==> src/rtl/core/hit_tm_div.sv <==
module hit_tm_div #(
    parameter int NUM_W = 24,
    parameter int DEN_W = 9
) (
    input  logic             aclk,
    input  logic             aresetn,
    input  logic             start,
    input  logic [NUM_W-1:0] dividend,
    input  logic [DEN_W-1:0] divisor,
    output logic             done,
    output logic [NUM_W-1:0] quotient
);

    localparam int CNT_W = $clog2(NUM_W + 1);

    logic [DEN_W-1:0] rem_reg, rem_next;
    logic [NUM_W-1:0] quo_reg, quo_next;
    logic [DEN_W-1:0] den_reg, den_next;
    logic [CNT_W-1:0] cnt_reg, cnt_next;
    logic             busy_reg, busy_next;
    logic             done_reg, done_next;
    logic [DEN_W:0]   trial;
    logic             fits;

    // one quotient bit a cycle, restoring
    assign trial = {rem_reg, quo_reg[NUM_W-1]};
    assign fits = trial >= {1'b0, den_reg};

    always_comb begin
        rem_next = rem_reg;
        quo_next = quo_reg;
        den_next = den_reg;
        cnt_next = cnt_reg;
        busy_next = busy_reg;
        done_next = 1'b0;
        if (start) begin
            rem_next = '0;
            quo_next = dividend;
            den_next = divisor;
            cnt_next = '0;
            busy_next = 1'b1;
        end else if (busy_reg) begin
            if (fits) begin
                rem_next = DEN_W'(trial - {1'b0, den_reg});
            end else begin
                rem_next = trial[DEN_W-1:0];
            end
            quo_next = {quo_reg[NUM_W-2:0], fits};
            cnt_next = cnt_reg + 1'b1;
            if (cnt_reg == CNT_W'(NUM_W - 1)) begin
                busy_next = 1'b0;
                done_next = 1'b1;
            end
        end
    end

    always_ff @(posedge aclk) begin
        if (!aresetn) begin
            busy_reg <= 1'b0;
            done_reg <= 1'b0;
            cnt_reg <= '0;
        end else begin
            busy_reg <= busy_next;
            done_reg <= done_next;
            cnt_reg <= cnt_next;
        end
        rem_reg <= rem_next;
        quo_reg <= quo_next;
        den_reg <= den_next;
    end

    assign done = done_reg;
    assign quotient = quo_reg;

endmodule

++++++

Exercise details – Only a number is expected here: how many lines of the records above contain "parameter".

Expected answer – 2